Take each line of the listing that has the string "synthesis" and report it.

........

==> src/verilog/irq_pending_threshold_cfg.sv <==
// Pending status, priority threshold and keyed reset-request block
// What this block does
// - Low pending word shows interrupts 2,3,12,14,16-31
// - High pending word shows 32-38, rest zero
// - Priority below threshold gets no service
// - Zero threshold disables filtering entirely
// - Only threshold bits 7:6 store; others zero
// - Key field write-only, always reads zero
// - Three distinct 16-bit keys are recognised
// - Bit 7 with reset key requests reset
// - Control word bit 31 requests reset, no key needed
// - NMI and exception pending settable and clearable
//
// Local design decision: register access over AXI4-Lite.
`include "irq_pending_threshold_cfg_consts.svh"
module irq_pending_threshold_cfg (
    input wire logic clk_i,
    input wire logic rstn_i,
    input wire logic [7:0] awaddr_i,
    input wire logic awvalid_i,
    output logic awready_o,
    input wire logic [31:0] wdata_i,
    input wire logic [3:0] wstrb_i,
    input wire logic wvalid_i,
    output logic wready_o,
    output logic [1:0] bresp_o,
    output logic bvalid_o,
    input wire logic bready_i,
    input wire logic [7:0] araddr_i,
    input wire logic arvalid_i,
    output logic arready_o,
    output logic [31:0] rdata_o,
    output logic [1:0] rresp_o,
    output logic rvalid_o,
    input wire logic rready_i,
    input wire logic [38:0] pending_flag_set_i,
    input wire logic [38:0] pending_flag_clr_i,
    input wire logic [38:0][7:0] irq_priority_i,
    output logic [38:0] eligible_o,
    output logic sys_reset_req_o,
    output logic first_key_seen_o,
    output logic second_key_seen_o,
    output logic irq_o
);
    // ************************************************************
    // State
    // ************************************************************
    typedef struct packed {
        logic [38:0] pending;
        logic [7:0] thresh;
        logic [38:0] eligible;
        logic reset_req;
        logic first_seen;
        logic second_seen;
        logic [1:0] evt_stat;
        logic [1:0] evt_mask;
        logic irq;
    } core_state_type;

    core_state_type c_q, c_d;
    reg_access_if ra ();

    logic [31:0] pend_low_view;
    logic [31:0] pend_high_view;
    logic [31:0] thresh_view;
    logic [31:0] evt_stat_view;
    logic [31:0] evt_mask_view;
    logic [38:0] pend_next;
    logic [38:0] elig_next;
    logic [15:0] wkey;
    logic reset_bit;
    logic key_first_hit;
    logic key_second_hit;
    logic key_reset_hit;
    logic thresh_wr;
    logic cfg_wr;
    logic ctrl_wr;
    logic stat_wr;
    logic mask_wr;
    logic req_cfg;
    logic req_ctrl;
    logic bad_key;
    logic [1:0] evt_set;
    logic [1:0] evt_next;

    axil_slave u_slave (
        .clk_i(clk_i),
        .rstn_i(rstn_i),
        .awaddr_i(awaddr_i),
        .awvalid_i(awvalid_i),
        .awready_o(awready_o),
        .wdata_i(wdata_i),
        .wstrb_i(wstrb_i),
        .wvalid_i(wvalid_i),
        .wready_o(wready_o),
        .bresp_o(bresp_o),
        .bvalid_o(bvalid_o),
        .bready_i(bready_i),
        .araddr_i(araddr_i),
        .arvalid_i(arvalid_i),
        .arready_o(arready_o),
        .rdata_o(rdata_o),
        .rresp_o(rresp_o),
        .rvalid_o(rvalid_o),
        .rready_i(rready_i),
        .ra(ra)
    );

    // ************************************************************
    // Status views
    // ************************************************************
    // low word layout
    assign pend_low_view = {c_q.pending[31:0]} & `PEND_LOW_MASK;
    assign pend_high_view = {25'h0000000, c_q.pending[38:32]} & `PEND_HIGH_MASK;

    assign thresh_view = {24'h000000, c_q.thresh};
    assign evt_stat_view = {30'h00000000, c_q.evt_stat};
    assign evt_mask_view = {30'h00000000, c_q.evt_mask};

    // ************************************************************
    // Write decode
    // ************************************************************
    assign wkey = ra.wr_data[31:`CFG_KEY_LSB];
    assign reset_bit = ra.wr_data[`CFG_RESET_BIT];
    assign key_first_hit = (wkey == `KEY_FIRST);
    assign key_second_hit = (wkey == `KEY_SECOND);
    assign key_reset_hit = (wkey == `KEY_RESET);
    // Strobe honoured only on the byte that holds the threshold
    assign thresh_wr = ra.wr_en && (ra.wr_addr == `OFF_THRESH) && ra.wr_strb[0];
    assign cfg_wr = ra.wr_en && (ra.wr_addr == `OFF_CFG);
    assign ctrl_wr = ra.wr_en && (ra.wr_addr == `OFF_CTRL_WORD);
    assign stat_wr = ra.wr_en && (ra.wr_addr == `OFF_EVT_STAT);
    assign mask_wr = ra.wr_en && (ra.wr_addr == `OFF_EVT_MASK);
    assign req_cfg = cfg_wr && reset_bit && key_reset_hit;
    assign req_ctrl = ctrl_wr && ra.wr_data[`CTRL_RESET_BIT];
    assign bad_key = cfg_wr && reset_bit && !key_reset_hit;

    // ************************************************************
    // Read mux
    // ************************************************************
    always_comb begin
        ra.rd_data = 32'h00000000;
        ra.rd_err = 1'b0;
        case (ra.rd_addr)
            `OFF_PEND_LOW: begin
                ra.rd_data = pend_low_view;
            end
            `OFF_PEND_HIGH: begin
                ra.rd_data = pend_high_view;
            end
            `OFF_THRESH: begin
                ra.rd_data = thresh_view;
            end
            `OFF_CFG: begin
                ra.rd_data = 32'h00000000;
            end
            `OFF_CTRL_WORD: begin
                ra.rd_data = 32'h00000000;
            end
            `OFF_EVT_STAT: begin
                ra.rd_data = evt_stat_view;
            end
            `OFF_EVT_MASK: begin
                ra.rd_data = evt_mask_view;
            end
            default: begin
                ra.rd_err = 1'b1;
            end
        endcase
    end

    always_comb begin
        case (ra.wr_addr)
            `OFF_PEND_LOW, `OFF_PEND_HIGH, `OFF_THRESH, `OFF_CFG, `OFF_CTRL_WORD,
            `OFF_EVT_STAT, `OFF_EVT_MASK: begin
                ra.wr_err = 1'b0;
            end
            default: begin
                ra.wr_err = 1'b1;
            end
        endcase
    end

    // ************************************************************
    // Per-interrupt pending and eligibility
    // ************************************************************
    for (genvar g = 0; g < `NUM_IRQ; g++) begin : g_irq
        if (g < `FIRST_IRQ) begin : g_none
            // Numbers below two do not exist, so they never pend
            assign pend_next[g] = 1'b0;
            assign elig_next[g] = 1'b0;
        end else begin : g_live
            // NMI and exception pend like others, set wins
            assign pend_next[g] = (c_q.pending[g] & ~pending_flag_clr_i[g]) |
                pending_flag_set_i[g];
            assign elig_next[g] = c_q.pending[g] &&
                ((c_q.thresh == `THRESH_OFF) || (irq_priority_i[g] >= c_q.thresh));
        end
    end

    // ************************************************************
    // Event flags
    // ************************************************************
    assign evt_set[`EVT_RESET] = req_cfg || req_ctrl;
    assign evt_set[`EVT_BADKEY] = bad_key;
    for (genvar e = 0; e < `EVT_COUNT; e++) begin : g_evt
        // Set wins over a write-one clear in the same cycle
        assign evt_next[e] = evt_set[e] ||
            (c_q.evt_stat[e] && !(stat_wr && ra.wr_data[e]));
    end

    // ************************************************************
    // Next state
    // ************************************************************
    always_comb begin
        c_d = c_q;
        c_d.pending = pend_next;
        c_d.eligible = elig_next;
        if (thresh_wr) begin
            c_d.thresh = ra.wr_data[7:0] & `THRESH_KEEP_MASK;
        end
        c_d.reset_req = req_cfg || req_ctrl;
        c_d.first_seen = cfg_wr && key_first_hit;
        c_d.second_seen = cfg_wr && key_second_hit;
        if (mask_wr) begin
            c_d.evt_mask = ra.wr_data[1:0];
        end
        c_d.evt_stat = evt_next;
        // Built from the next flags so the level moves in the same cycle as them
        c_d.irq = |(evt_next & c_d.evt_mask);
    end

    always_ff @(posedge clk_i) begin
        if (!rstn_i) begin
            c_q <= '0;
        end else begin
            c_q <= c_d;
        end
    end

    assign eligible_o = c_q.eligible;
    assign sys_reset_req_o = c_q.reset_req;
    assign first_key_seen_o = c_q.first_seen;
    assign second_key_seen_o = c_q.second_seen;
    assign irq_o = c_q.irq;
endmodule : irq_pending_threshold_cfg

........

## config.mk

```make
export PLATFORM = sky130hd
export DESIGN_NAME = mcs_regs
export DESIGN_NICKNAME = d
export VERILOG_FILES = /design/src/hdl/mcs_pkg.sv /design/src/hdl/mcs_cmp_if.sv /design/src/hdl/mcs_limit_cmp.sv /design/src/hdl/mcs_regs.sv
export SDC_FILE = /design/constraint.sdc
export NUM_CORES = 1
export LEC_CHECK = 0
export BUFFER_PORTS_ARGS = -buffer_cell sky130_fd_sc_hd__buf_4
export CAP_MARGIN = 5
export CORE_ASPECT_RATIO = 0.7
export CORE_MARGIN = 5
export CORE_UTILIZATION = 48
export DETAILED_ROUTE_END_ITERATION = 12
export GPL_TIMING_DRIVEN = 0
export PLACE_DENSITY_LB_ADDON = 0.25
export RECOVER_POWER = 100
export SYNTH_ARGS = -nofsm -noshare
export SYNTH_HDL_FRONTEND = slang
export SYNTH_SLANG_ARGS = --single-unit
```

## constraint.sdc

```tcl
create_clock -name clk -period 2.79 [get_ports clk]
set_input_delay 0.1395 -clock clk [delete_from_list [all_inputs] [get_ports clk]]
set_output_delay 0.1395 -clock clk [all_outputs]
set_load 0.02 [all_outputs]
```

........

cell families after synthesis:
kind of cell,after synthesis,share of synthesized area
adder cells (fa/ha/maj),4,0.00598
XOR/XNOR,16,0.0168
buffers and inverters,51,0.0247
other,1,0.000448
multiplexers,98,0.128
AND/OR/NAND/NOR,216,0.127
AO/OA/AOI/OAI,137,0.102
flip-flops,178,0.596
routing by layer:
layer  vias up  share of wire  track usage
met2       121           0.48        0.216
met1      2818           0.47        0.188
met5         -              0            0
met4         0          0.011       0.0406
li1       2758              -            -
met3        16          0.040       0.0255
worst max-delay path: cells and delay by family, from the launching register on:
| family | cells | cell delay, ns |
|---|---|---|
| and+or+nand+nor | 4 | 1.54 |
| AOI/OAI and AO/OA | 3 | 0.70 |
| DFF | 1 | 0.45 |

........

[Answer to the exercise]:
cell families after synthesis:
kind of cell,after synthesis,share of synthesized area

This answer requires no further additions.